> _ACTIVITY_
Take the data below and extract the lines from the one with "tap,108,2.737" to the one with "layer | global-route", inclusive, exactly as written.

[[ DATA TO PROCESS, beginning ]]

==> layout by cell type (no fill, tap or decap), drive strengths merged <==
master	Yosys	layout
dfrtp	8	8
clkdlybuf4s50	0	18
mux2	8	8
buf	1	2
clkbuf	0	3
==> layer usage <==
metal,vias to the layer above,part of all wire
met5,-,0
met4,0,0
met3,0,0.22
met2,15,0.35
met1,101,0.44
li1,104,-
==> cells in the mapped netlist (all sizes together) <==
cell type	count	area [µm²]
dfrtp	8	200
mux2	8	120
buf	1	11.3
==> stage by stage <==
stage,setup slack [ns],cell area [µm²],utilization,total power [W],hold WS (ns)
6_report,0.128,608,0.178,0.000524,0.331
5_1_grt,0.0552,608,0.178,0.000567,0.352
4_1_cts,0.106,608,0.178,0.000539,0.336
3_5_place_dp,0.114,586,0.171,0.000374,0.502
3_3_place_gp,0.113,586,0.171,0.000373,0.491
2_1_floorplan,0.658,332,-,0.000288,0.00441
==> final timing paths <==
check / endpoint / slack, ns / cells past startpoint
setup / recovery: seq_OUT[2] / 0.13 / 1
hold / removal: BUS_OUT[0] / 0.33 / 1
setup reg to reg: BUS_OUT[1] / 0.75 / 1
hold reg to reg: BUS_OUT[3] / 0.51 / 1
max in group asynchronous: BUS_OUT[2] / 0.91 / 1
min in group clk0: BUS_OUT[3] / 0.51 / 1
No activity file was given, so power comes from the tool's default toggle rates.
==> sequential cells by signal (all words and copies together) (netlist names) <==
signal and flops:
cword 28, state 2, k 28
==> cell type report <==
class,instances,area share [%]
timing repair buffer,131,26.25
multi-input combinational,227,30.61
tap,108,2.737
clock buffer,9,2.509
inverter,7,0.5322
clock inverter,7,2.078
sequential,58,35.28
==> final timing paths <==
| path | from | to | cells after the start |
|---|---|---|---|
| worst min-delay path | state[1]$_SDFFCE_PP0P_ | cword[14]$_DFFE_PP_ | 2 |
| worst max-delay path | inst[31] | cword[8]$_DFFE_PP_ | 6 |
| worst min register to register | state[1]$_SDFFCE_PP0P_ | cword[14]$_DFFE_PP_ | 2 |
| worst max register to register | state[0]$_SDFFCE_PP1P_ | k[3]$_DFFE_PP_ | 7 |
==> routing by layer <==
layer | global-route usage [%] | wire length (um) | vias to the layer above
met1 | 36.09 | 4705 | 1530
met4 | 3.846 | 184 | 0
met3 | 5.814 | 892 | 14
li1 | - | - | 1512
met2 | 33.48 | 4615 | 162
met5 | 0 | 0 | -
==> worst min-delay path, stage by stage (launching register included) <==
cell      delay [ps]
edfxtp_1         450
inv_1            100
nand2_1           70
`run.sh`:
```
#!/bin/bash
# OpenROAD 26Q1-2900-gdf79404cd8, Yosys 0.63+post, stock flow scripts
make -C /OpenROAD-flow-scripts/flow DESIGN_CONFIG=/design/flow/config.mk WORK_HOME=/design/flow/orfs finish
```
`config.mk`:
```
export PLATFORM = sky130hd
export DESIGN_NAME = datapath_legv8
export DESIGN_NICKNAME = datapath_legv8
export VERILOG_FILES = /design/flow/design.v
export SDC_FILE = /design/flow/constraint.sdc
export NUM_CORES = 4
export LEC_CHECK = 1
export CORE_UTILIZATION = 50
export SYNTH_MEMORY_MAX_BITS = 65536
```
`constraint.sdc`:
```
current_design datapath_legv8

set clk_period 1261.0
set clk_io_pct 0.2

create_clock -name clk0 -period $clk_period [get_ports {clk}]

set non_clock_inputs [all_inputs -no_clocks]
set_input_delay [expr $clk_period * $clk_io_pct] -clock clk0 $non_clock_inputs
set_output_delay [expr $clk_period * $clk_io_pct] -clock clk0 [all_outputs]
```
`flow/design.v`:
```
`timescale 1ns/1ns
module regfile_4x16
	(input clk,
	 input w,
	 input [2:0] wa,
	 input [15:0] wd,
	 input [2:0] raA,
	 output [15:0] rdA,
	 input [2:0] raB,
	 output [15:0] rdB);
	reg [15:0] r0, r1, r2, r3;
	assign rdA = raA == 0 ? r0 :
					 raA == 1 ? r1 :
					 raA == 2 ? r2 :
					 raA == 3 ? r3 : 0;
	assign rdB = raB == 0 ? r0 :
					 raB == 1 ? r1 :
					 raB == 2 ? r2 :
					 raB == 3 ? r3 : 0;
	always @(posedge clk) begin
		if(w)
			case(wa)
				0: r0 <= wd;
				1: r1 <= wd;
				2: r2 <= wd;
				3: r3 <= wd;
			endcase
	end
endmodule
```
==> ./design.v <==
`timescale 1ns / 1ps
module Divisor(
     input clk_1M,
	  input reset,
     output reg clk_1k
     );
	  reg [15:0]q;
	  always @ (negedge clk_1M)
	   if (reset)
		begin
		q <= 0;
		clk_1k <= 0;
		end
		else if (q == 49999 )
		begin
		q <= 0;
		clk_1k <= ~clk_1k;
		end
		else
		q <= q + 1;
endmodule
==> ./run.sh <==
#!/bin/bash
# OpenROAD 26Q1-2900-gdf79404cd8, Yosys 0.63+post, stock flow scripts
make -C /OpenROAD-flow-scripts/flow DESIGN_CONFIG=/design/flow/config.mk WORK_HOME=/design/flow/orfs finish
==> ./config.mk <==
export PLATFORM = sky130hd
export DESIGN_NAME = Divisor
export DESIGN_NICKNAME = Divisor
export VERILOG_FILES = /design/flow/design.v
export SDC_FILE = /design/flow/constraint.sdc
export NUM_CORES = 4
export LEC_CHECK = 1
export CORE_AREA = 10 10 75 75
export DIE_AREA = 0 0 85 85
==> ./constraint.sdc <==
current_design Divisor

set clk_period 2.2
set clk_io_pct 0.2

create_clock -name clk0 -period $clk_period [get_ports {clk_1M}]

set non_clock_inputs [all_inputs -no_clocks]
set_input_delay [expr $clk_period * $clk_io_pct] -clock clk0 $non_clock_inputs
set_output_delay [expr $clk_period * $clk_io_pct] -clock clk0 [all_outputs]
==> out/metrics.yaml <==
final_layout:
  fill_cells: 417
  synthToLayoutAreaGrowth_pct: 26.5
  lay_top_cells: "inv_1 (23), dfxtp_1 (16), nor2_1 (14), xnor2_1 (8), nand4_1 (5)"
  layout.cells.most_common: "inv_1"
  layout-drive-gt1-share_pct: 10.8
worst_setup_path:
  cp-start-kind: "register"
  crit_type: "reg2out"
  crit_buf_inv: 1
  path_delay_family: "flip-flops"
  crit_chain: "buf_2"
  cp.arrival_ps: 1840
  cpMaxStageDelayCell: "dfxtp_2"
  crit_required_ps: 1760
  endpoint_kind: "output port"
  critPathMaxStageDelay_ps: 310
  crit_fanout: 2
logic_synthesis:
  ys_sh_simple_pct: 31.8
  syn_avg_cell_area_sq_um: 8.83
  synth_warnings: 1
  yosysChipArea_sq_um: 768
  ys_sh_adder_pct: 1.63
  synth_cell_types: 25
  synthCells: 87
  ys_seq_share_pct: 44.3
  ys_cells: 87
  ys_sh_mux_pct: 0
  aoi_share_pct: 5.54
  synth_area_sq_um: 768
  ys_sh_xor_pct: 12.5
  topCombFamilyByArea: "simple AND/OR/NAND/NOR gates"
  synth_flop_count: 17
cts:
  post_cts_buffers: 0
  clk_path_buf_depth: 2
  cts_max_level: 1
  cts-resized-gates: 4
  cts_root_buf: "clkbuf_8"
  clock_latency_ps: 330
  ctsHoldBuffers: 0
  cts_tree: "done"
  clock-sinks: 17
  clk_pin_slew_ps: 40
  cts_buffers: 3
job:
  tool_warnings: 44
  maxCapViolCount: 0
final_timing:
  slew_viol_final: 0
  setup_slack_ps: -78.7
  setup_violations: 1
  rsz0062_at_grt: "yes"
  max_slew.worst_pin.slew_ps: 381
  holdWs_ps: 485
  timing.final.hold_violations: 0
  fin_worst_skew_ps: 16.2
  slew-limit-headroom_pct: 74.2
  final.setup.tns_ps: -78.7
route:
  drt-initial-drc-count: 30
  diodes: 0
  wirelength_microns: 1520
  avgRoutedWirePerCell_microns: 9.42
  avgViaCountPerCell: 4.27
  drc_errors: 0
  vias: 688
  ant_nets: 0
  first_pass_iters: 4
floorplan:
  fp_util_pct: 18.9
  die_y_microns: 85
  core_area_sq_um: 4060
  die_area_sq_um: 7230
  fp.dieW_microns: 85
  row_count: 23
  pin_count: 3
placement:
  place.detailed.hpwl_microns: 956
  gp_congestion: 0.821
  io_buffers: 2
  place_worst_setup_slack_ps: -286
global_route:
  grt_pass1_vias: 757
  track_usage_pct: 4.36
  antenna_found_initial: 0
  overflow: 0
  grt_pass1_wl_microns: 2850
  grt_max_degree: 10
pwr:
  vdd_drop_max_mv: 0.254
  leakage_nw: 0.392
  power-per-cell-area_nw_per_um2: 705
worst_hold_path:
  hold_class: "reg2reg"
outcome:
  status: "complete, but fails checks"
  violations: "setup timing"
## through the flow
step           instances  power [W]  cell area, sq um  util (%)
5_1_grt              161   0.000749               972      24.0
3_5_place_dp         141   0.000395               871      21.5
4_1_cts              161   0.000703               972      24.0
6_report             161   0.000685               972      24.0
3_3_place_gp         141   0.000394               871      21.5
2_1_floorplan         87   0.000385               768         -
## kinds of logic after synthesis
kind of cell / Yosys count
and+or+nand+nor: 43
xor gates and xnor gates: 11
buffers and inverters: 8
adders and majority gates: 1
AOI/OAI and AO/OA: 7
DFF: 17
## power by group
part / internal (W) / switching (W) / leakage [nW] / total, W
clock network: 0.000165 / 0.000180 / 0.117 / 0.000344
logic: 0.00000981 / 0.00000934 / 0.137 / 0.0000192
registers: 0.000315 / 0.00000623 / 0.138 / 0.000322
total: 0.000490 / 0.000195 / 0.392 / 0.000685
## sequential cells by signal, indices dropped and copies added (netlist names)
register	flops
q	16
clk_1k	1
## layout make-up
class,count,area [sq um],area share [%]
Tap cell,50,62.6,6.44
Clock inverter,18,67.6,6.95
Timing Repair Buffer,6,45.0,4.63
Clock buffer,3,41.3,4.25
Inverter,5,18.8,1.93
Sequential cell,17,342,35.1
Multi-Input combinational cell,62,395,40.7
## synthesized netlist by cell type
library cell   n  area (sq um)
or3_1          2          12.5
nor4_1         2          12.5
nor4b_1        1          8.76
xor2_1         3          26.3
nand3_2        1          10.0
a21oi_1        3          15.0
o21ai_0        2          10.0
ha_1           1          12.5
and3_1         1          6.26
and4_1         1          8.76
dfxtp_1       17           340
nand4_2        1          12.5
nand4_1        5          31.3
buf_2          2          10.0
nand2_1        3          11.3
inv_1          6          22.5
o21a_1         1          7.51
or4_4          1          11.3
nor4bb_1       2          20.0
nand3_1        4          20.0
xnor2_1        8          70.1
o21ba_1        1          10.0
nor2_1        14          52.6
nand2b_1       1          6.26
nor3_1         4          20.0
## per-layer routing
layer / global-route usage (%) / up-vias / wire length, microns
li1: - / 350 / -
met1: 5.42 / 322 / 771
met2: 6.13 / 14 / 670
met3: 2.02 / 2 / 70
met4: 2.25 / 0 / 4
met5: 0 / - / 0
## path summary, 6_finish.rpt
| check | from | end | slack, ps | depth (start not counted) |
|---|---|---|---|---|
| worst max-delay path | clk_1k | clk_1k | -80 | 1 |
| worst min-delay path | q[0] | q[0] | 490 | 1 |
| worst max register to register | q[5] | q[14] | 550 | 4 |
| worst min register to register | q[0] | q[0] | 490 | 1 |
Power and IR drop assume default switching activity.
<file path="./run.sh">
#!/bin/bash
# OpenROAD 26Q1-2900-gdf79404cd8, Yosys 0.63+post, stock flow scripts
make -C /OpenROAD-flow-scripts/flow DESIGN_CONFIG=/design/flow/config.mk WORK_HOME=/design/flow/orfs finish
</file>
<file path="./config.mk">
export PLATFORM = sky130hd
export DESIGN_NAME = load_datapath
export DESIGN_NICKNAME = load_datapath
export VERILOG_FILES = /design/flow/design.v
export SDC_FILE = /design/flow/constraint.sdc
export NUM_CORES = 4
export LEC_CHECK = 1
export CORE_AREA = 10 10 75 75
export DIE_AREA = 0 0 85 85
</file>
<file path="./constraint.sdc">
current_design load_datapath

set clk_period 4.0
set clk_io_pct 0.2

create_clock -name clk0 -period $clk_period

set non_clock_inputs [all_inputs -no_clocks]
set_input_delay [expr $clk_period * $clk_io_pct] -clock clk0 $non_clock_inputs
set_output_delay [expr $clk_period * $clk_io_pct] -clock clk0 [all_outputs]
</file>
<file path="./design.v">
module load_datapath (
    input  wire [2:0]  load_type,    
    input  wire [31:0] mem_data_in,  
    input  wire [31:0] addr,
    output wire [31:0] read_data     
);
    wire [31:0] MDR = mem_data_in;
    wire [7:0] selected_byte =
        (addr[1:0] == 2'b00) ? MDR[7:0] :
        (addr[1:0] == 2'b01) ? MDR[15:8] :
        (addr[1:0] == 2'b10) ? MDR[23:16] :
                               MDR[31:24];
    wire [15:0] selected_half =
        addr[1] ? MDR[31:16] : MDR[15:0];
    wire [31:0] ext_byte =
        (load_type == 3'b000) ? {{24{selected_byte[7]}}, selected_byte} :   
        (load_type == 3'b011) ? {24'b0, selected_byte} :                   
                                32'b0;
    wire [31:0] ext_half =
        (load_type == 3'b001) ? {{16{selected_half[15]}}, selected_half} :  
        (load_type == 3'b100) ? {16'b0, selected_half} :                    
                                32'b0;
    assign read_data =
        (load_type == 3'b010) ? MDR :          
        (load_type == 3'b000 || load_type == 3'b011) ? ext_byte :
        (load_type == 3'b001 || load_type == 3'b100) ? ext_half :
        32'b0;
endmodule
</file>
==> results.yml <==
# yosys + openroad results
outcome:
  status: "completed"
global_route:
  grt_max_degree: 22
  grt_pass1_wl_mm: 6.81
  antenna_found_initial: 0
  grt_pass1_vias: 1335
  track_usage_pct: 11.1
  overflow: 0
cells_and_area:
  drive_above_1_share_pct: 9.77
  final.clkbuf_count: 0
  areaGrowthSynthToFinish_pct: 71.8
  nFlopsAndLatches: 0
  fin_util_pct: 43.5
  mostFrequentLayoutCells: "69 x clkdlybuf4s50_1, 24 x a21oi_1, 18 x inv_1"
  layout_top_cell: "clkdlybuf4s50_1"
  regArea_sq_um: 0
final_timing:
  fin_hold_ws_ps: 2560
  tightest_slew_ps: 372
  setup_viol: 0
  drv_slew: 0
  grt_setup_unrepaired: "false"
  fin_tns_setup_ps: 0
  maxSlewHeadroom_pct: 75.1
  period_needed_ps: 3850
  hold_violations: 0
  timing.final.crit_share_pct: 96.1
  max_freq_mhz: 260
clock_tree:
  ctsResizeCount: 0
  post_cts_buffers: 0
  cts_hold_buffers: 0
routing:
  vias: 1310
  diodes: 0
  drt_pass1_iterations: 4
  via_per_inst: 4.94
  drc_errors: 0
  drt-initial-drc-count: 64
  routed_wl_mm: 4.29
  wl_per_cell_microns: 16.2
  ant_nets: 0
die:
  dieHeight_microns: 85
  dieArea_sq_mm: 0.00723
  fp_util_pct: 25.3
  pin_count: 99
  core_sq_mm: 0.00406
  chipWidth_microns: 85
  rows: 23
logic_synthesis:
  yosys_area_sq_mm: 0.00103
  ys_seq_share_pct: 0
  synth_stat.cells: 153
  yosysWarnings: 0
  top_area_share_pct: 17.5
  synthTopCellsByArea: "mux4_2 18%, mux2i_1 17%, a21oi_1 12%, inv_1 6.6%, nand2_1 5.8%"
  syn_area_sq_mm: 0.00103
  top_area_cell: "mux4_2"
  synth_cells: 153
  syn_area_per_cell_sq_um: 6.72
  synth_cell_types: 27
setup_path:
  cp-end-kind: "output port"
  cp.required_ps: 3200
  cp_max_fo: 16
  crit_arrival_ps: 3050
  worstSetupPathType: "in2out"
  cp-start-kind: "input pin"
placed_design:
  io_buffers: 69
  hpwl_mm: 3.34
  place_congestion: 0.812
run:
  drv_cap: 0
  warnings: 62
power:
  ir_drop_v: 0.0000397
  total_leakage_power_nw: 0.763
  powerDensity_mw_per_mm2: 112
  report.power.total_w: 0.000198
worst_hold_path:
  hold_class: "in2out"
[critical path, cell delays in order]
cell and delay, ps:
clkdlybuf4s50_1 510, mux4_2 540, a221o_1 370, nand2_2 300
a21oi_1 90, clkdlybuf4s50_1 440
[cells in the mapped netlist, types with 2 or more instances]
library cell / number
a21oi_1: 24
a31oi_1: 8
and2_1: 2
buf_2: 3
buf_6: 2
clkbuf_1: 10
inv_1: 18
mux2i_1: 17
mux4_2: 8
nand2_1: 16
nor2_1: 8
nor2b_1: 2
o211ai_1: 7
o21ai_0: 8
o21bai_1: 7
or3b_2: 2
[logic make-up (layout without fill, tap and decap cells)]
kind of cell	after synthesis	in the layout	synth area share (%)
muxes	26	26	35.2
and+or+nand+nor	35	35	16.7
AOI/OAI and AO/OA	58	58	33.9
buffers and inverters	34	96	14.2
[final timing paths]
check,startpoint,endpoint,slack (ps),cells past startpoint
min,mem_data_in[16],read_data[16],2560,4
max,addr[0],read_data[31],150,6
[power breakdown]
part,internal (W),switching [W],leakage [nW]
Combinational,0.000124,0.0000744,0.763
Sequential,0,0,0
Clock,0,0,0
Total,0.000124,0.0000744,0.763
[routing by layer]
layer | vias up | track usage, % | routed length (microns)
met5 | - | 0 | 0
met4 | 0 | 0 | 0
met3 | 0 | 2.79 | 346
met2 | 39 | 19.8 | 2170
met1 | 584 | 13.9 | 1770
li1 | 687 | - | -
[metrics by stage]
step                      setup WS [ps]  std cells  area, sq um
after floorplan                    1120        153         1030
after global placement              116        265         1770
after detailed placement            126        265         1770
after CTS                           127        265         1770
after global routing               18.4        265         1770
final                               155        265         1770
[cell type report]
| cell class | instances | area, sq um |
|---|---|---|
| inverter | 19 | 71.3 |
| multi-input combinational | 119 | 882 |
| timing repair buffer | 77 | 751 |
| tap | 50 | 62.6 |
| fill | 425 | 2290 |
Power is estimated from default activity; no workload was simulated.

[[ DATA TO PROCESS, end ]]

> _COMPLETED EXERCISE_
tap,108,2.737
clock buffer,9,2.509
inverter,7,0.5322
clock inverter,7,2.078
sequential,58,35.28
==> final timing paths <==
| path | from | to | cells after the start |
|---|---|---|---|
| worst min-delay path | state[1]$_SDFFCE_PP0P_ | cword[14]$_DFFE_PP_ | 2 |
| worst max-delay path | inst[31] | cword[8]$_DFFE_PP_ | 6 |
| worst min register to register | state[1]$_SDFFCE_PP0P_ | cword[14]$_DFFE_PP_ | 2 |
| worst max register to register | state[0]$_SDFFCE_PP1P_ | k[3]$_DFFE_PP_ | 7 |
==> routing by layer <==
layer | global-route usage [%] | wire length (um) | vias to the layer above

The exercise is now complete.